I haven't experienced this and currently it's working ok for me on OSX with firefox.


----------



## Mike D. aka jmiked (Oct 28, 2008)

Sounds like a job for Amazon Customer Service.

Mike


----------



## Geoffrey (Jun 20, 2009)

I just downloaded one from my home network using Firefox .... but I have had similar experiences in the past where I could download with Chrome but not Firefox or IE .... and then one day it fixed itself ....


----------



## Rie142 (Oct 28, 2009)

Hmmm  I am having the same problem.  One day it worked fine..  The next...  Nada.  I want to be able to transfer from my PC.


----------



## suicidepact (May 17, 2009)

I had an interesting experience with firefox when I was trying to download the Kindle for PC app. When I went to the web page it never displayed a download link regardless of how how many times I refreshed or what page I loaded from. I finally figured firefox must be missing something and opened the page in another browser and the download link was there. I think I've encountered a couple of other weird errors when viewing Amazon's pages with firefox, which is my primary browser, but if I do I'll just open a different browser.


----------



## Rie142 (Oct 28, 2009)

They have implemented a new way to do it apparently.  If you go to your amazon account and the manage your kindle part.  Scroll down to your list of book that you have bought.    Then in front of each book is a grey +  Click on that and more information will pop up.  Over on the right you can click on download to computer.    I have done it for several of the books now and works well.


----------



## Mitch G (Dec 31, 2008)

Rie142 said:


> They have implemented a new way to do it apparently. If you go to your amazon account and the manage your kindle part. Scroll down to your list of book that you have bought. Then in front of each book is a grey + Click on that and more information will pop up. Over on the right you can click on download to computer. I have done it for several of the books now and works well.

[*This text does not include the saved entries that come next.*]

This is an optimization exercise on Yosys and OpenROAD, whose aim is small area and a short achievable clock period, not a production implementation. Only simulation tests tie the RTL to the original design; equivalence was not proved. Power is estimated from default activity; no workload was simulated.

==> flow/design.v, too long to show whole: its modules and the start of the top module <==
// module ifft_tf_mult: 2055 lines
// module ifft_tf_mult_fa: 4 lines
// module ifft_tf_mult_ha: 4 lines
module ifft_tf_mult #(
  parameter int DW   = 16,
  parameter int TW   = 12,
  parameter bit CONJ = 1'b1
) (
  input  logic                 clk,
  input  logic                 rst,
  input  logic                 in_valid,
  input  logic                 in_sop,
  input  logic                 in_tw_en,
  input  logic signed [DW-1:0] in_real,
  input  logic signed [DW-1:0] in_imag,
  output logic [2:0]           tf_addr,
  input  logic signed [TW-1:0] tf_real,
  input  logic signed [TW-1:0] tf_imag,
  output logic                 out_valid,
  output logic                 out_sop,
  output logic signed [DW-1:0] out_real,
  output logic signed [DW-1:0] out_imag,
  output logic                 ovf
);
  // ...
==> flow/flow/run.sh <==
#!/bin/bash
# The standard layout, with the port buffers made of plain buf_2 cells instead of the
# delay-buffer cell buffer_ports picks by default. Every port still gets its own buffer.
set -euo pipefail
export BUFFER_PORTS_ARGS="-buffer_cell sky130_fd_sc_hd__buf_2"
bash standard.sh synth > synth.log 2>&1
bash standard.sh > layout.log 2>&1
==> flow/standard.sh <==
#!/bin/bash
# synth_recipe.tcl (not shown) runs the flow's synth.tcl, then flattens the netlist and writes it again
# the make line also repeats each setting of config.mk as NAME=value (left out here)
make -C /OpenROAD-flow-scripts/flow DESIGN_CONFIG=/design/flow/config.mk WORK_HOME=/design/flow/orfs CLKGATE_MAP_FILE= SYNTH_SCRIPT=/design/flow/synth_recipe.tcl "${@:-finish}"
==> flow/config.mk <==
export PLATFORM = sky130hd
export DESIGN_NAME = ifft_tf_mult
export DESIGN_NICKNAME = ifft_tf_mult
export VERILOG_FILES = /design/flow/design.v
export SDC_FILE = /design/flow/constraint.sdc
export NUM_CORES = 4
export LEC_CHECK = 0
export CAP_MARGIN = 20
export CORE_MARGIN = 2
export CORE_UTILIZATION = 65
export CTS_BUF_LIST = sky130_fd_sc_hd__clkbuf_8
export CTS_CLUSTER_DIAMETER = 50
export CTS_CLUSTER_SIZE = 16
export PLACE_DENSITY = 0.8
export SETUP_SLACK_MARGIN = 4.0
export SLEW_MARGIN = 20
export SYNTH_HIERARCHICAL = 1
export SYNTH_MINIMUM_KEEP_SIZE = 0
==> flow/constraint.sdc <==
create_clock -name core_clock -period 6.5 [get_ports {clk}]
set_input_delay 1.3000 -clock core_clock [delete_from_list [all_inputs] [get_ports {clk}]]
set_output_delay 1.3000 -clock core_clock [all_outputs]
set_load 0.01 [all_outputs]
What follows belongs to an exercise in optimizing a design on an open flow for small area and a short achievable clock period; a production flow would make more cautious choices. The RTL was checked by simulation tests, not by an equivalence proof against the original design. No activity file was given, so power comes from the tool's default toggle rates.

==> run a: inputs <==
==> flow/design.v <==
package deflect_port_alloc_pkg;
  localparam int CONTROL_W = 13;
  localparam int RMATRIX_W = 4;
  localparam int NPORT     = 4;
  localparam logic [3:0] AGE_MAX = 4'hF;
  localparam logic [1:0] DIR_N = 2'd0;
  localparam logic [1:0] DIR_S = 2'd1;
  localparam logic [1:0] DIR_E = 2'd2;
  localparam logic [1:0] DIR_W = 2'd3;
  typedef logic [CONTROL_W-1:0] control_t;
endpackage
import deflect_port_alloc_pkg::*;
module deflect_prio_rank
(
  input  logic [NPORT-1:0][3:0]       age,
  input  logic [NPORT-1:0]            vld,
  input  logic [NPORT-1:0]            go,
  output logic [NPORT-1:0]            ej,
  output logic [NPORT-1:0][NPORT-1:0] slot
);
  function automatic logic age_ge(input logic [3:0] a, input logic [3:0] b);
    logic c;
    c = a[0] | ~b[0];
    for (int n = 1; n < 4; n++)
      c = (a[n] & ~b[n]) | ((a[n] | ~b[n]) & c);
    age_ge = c;
  endfunction
  logic [NPORT-1:0][NPORT-1:0] bef;
  logic [NPORT-1:0]            eg, fwd;
  for (genvar a = 0; a < NPORT; a++) begin : g_a
    for (genvar b = a + 1; b < NPORT; b++) begin : g_b
      logic ge;
      assign ge     = age_ge(age[a], age[b]);
      assign bef[b][a] = ge;
      assign bef[a][b] = !ge;
    end
    assign bef[a][a] = 1'b0;
  end
  assign eg = vld & go;
  for (genvar i = 0; i < NPORT; i++) begin : g_i
    assign ej[i]  = eg[i] && !(|(eg & bef[i]));
    assign fwd[i] = vld[i] && !ej[i];
  end
  for (genvar i = 0; i < NPORT; i++) begin : g_r
    logic [NPORT-1:0] ah;
    logic [2:0]       o;         
    assign ah = fwd & bef[i];
    assign o  = (i == 0) ? ah[3:1] : (i == 1) ? {ah[3:2], ah[0]} :
                (i == 2) ? {ah[3], ah[1:0]} : ah[2:0];
    assign slot[0][i] = fwd[i] && !(|o);
    assign slot[1][i] = fwd[i] && ((o[0] && !o[1] && !o[2]) || (!o[0] && o[1] && !o[2]) ||
                                   (!o[0] && !o[1] && o[2]));
    assign slot[2][i] = fwd[i] && ((o[0] && o[1] && !o[2]) || (o[0] && !o[1] && o[2]) ||
                                   (!o[0] && o[1] && o[2]));
    assign slot[3][i] = fwd[i] && (&o);
  end
endmodule
import deflect_port_alloc_pkg::*;
module deflect_port_alloc
#(
  parameter int DATA_W     = 32,
  parameter int STARVE_LIM = 8
) (
  input  logic                             clk,
  input  logic                             rst,
  input  logic [NPORT-1:0][CONTROL_W-1:0]  in_control,
  input  logic [NPORT-1:0][DATA_W-1:0]     in_data,
  input  logic [NPORT-1:0][RMATRIX_W-1:0]  in_rmatrix,
  input  logic [NPORT-1:0]                 in_resource_go,
  input  logic                             inj_valid,
  input  logic [CONTROL_W-1:0]             inj_control,
  input  logic [DATA_W-1:0]                inj_data,
  input  logic [RMATRIX_W-1:0]             inj_rmatrix,
  output logic                             inj_ready,
  output logic [NPORT-1:0][CONTROL_W-1:0]  out_control,
  output logic [NPORT-1:0][DATA_W-1:0]     out_data,
  output logic                             eject_valid,
  output logic [CONTROL_W-1:0]             eject_control,
  output logic [DATA_W-1:0]                eject_data,
  output logic                             inj_starve
  ,
  output logic [15:0]                      deflect_count
);
  localparam int NSRC = NPORT + 1;               
  localparam int PW   = CONTROL_W - 1 + DATA_W;  
  logic                            full;
  logic [NPORT-1:0][NSRC-1:0]      sel_d, sel_q;    
  logic [NPORT-1:0]                ej_d, ej_q;      
  logic [NSRC-1:0][PW-1:0]         flit_q;
  logic [2:0]                      starve_cnt_d, starve_cnt_q;
  logic                            inj_starve_d, inj_starve_q;
  logic [2:0]                      n_defl;
  logic [16:0]                     defl_sum;
  logic [15:0]                     deflect_count_d, deflect_count_q;
  deflect_alloc_core u_alloc (
    .in_control     (in_control),
    .in_rmatrix     (in_rmatrix),
    .in_resource_go (in_resource_go),
    .inj_valid      (inj_valid),
    .inj_rmatrix    (inj_rmatrix),
    .full           (full),
    .sel_d          (sel_d),
    .ej_d           (ej_d),
    .n_defl         (n_defl)
  );
  assign inj_ready = !rst && inj_valid && !full;
  always_comb begin
    if (inj_valid && full) begin
      starve_cnt_d = starve_cnt_q + 3'd1;
      inj_starve_d = inj_starve_q || (starve_cnt_q == 3'(STARVE_LIM - 1));
    end else begin
      starve_cnt_d = 3'd0;
      inj_starve_d = 1'b0;
    end
    defl_sum        = {1'b0, deflect_count_q} + 17'(n_defl);
    deflect_count_d = defl_sum[16] ? 16'hFFFF : defl_sum[15:0];
  end
  always_ff @(posedge clk or posedge rst) begin
    if (rst) begin
      sel_q           <= '0;
      ej_q            <= '0;
      starve_cnt_q    <= 3'd0;
      inj_starve_q    <= 1'b0;
      deflect_count_q <= 16'd0;
    end else begin
      sel_q           <= sel_d;
      ej_q            <= ej_d;
      starve_cnt_q    <= starve_cnt_d;
      inj_starve_q    <= inj_starve_d;
      deflect_count_q <= deflect_count_d;
    end
  end
  always_ff @(posedge clk) begin
    flit_q <= {inj_control[11:0], inj_data,
               in_control[3][11:0], in_data[3], in_control[2][11:0], in_data[2],
               in_control[1][11:0], in_data[1], in_control[0][11:0], in_data[0]};
  end
  for (genvar p = 0; p < NPORT; p++) begin : g_out
    logic [PW-1:0] f;
    logic [3:0]    a;
    logic          v;
    assign f = ({PW{sel_q[p][0]}} & flit_q[0]) | ({PW{sel_q[p][1]}} & flit_q[1]) |
               ({PW{sel_q[p][2]}} & flit_q[2]) | ({PW{sel_q[p][3]}} & flit_q[3]) |
               ({PW{sel_q[p][4]}} & flit_q[4]);
    assign v = |sel_q[p];
    assign a = f[DATA_W +: 4];
    assign out_control[p] = {v, f[PW-1 -: 8], v ? ((a == AGE_MAX) ? AGE_MAX : a + 4'd1) : 4'd0};
    assign out_data[p]    = f[DATA_W-1:0];
  end
  logic [PW-1:0] ej_flit;
  assign ej_flit = ({PW{ej_q[0]}} & flit_q[0]) | ({PW{ej_q[1]}} & flit_q[1]) |
                   ({PW{ej_q[2]}} & flit_q[2]) | ({PW{ej_q[3]}} & flit_q[3]);
  assign eject_valid   = |ej_q;
  assign eject_control = {|ej_q, ej_flit[PW-1 -: CONTROL_W-1]};
  assign eject_data    = ej_flit[DATA_W-1:0];
  assign inj_starve    = inj_starve_q;
  assign deflect_count = deflect_count_q;
endmodule
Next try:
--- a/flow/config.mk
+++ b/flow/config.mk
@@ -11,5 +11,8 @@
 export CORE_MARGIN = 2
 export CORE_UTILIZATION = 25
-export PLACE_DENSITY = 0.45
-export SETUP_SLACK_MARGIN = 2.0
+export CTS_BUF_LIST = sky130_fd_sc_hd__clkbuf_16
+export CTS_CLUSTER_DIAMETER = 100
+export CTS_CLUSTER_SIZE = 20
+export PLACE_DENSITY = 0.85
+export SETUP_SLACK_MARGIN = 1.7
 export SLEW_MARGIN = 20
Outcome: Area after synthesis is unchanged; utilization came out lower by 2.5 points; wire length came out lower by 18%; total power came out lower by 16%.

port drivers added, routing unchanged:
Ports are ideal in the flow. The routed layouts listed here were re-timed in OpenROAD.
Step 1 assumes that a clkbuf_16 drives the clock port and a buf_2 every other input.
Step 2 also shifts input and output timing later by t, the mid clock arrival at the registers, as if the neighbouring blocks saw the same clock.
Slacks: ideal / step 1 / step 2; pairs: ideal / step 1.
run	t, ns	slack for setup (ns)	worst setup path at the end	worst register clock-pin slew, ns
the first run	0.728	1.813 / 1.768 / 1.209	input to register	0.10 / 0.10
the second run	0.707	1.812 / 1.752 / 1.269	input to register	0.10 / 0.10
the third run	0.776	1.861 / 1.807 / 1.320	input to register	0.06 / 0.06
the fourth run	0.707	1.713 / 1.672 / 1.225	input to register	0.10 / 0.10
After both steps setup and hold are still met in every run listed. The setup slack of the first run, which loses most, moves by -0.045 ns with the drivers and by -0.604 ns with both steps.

That is an available workaround yes...but only after you have completed your purchase transaction. Until the transaction completes and you actually download the book (and receive your confirmation email) the content does not appear in "Your Orders" In order to complete your purchase you must first download to a device. This device can't be "Transfer via Computer" in my case as I have explained above.

This workaround does not work for sample downloads that will never appear in "Your Orders".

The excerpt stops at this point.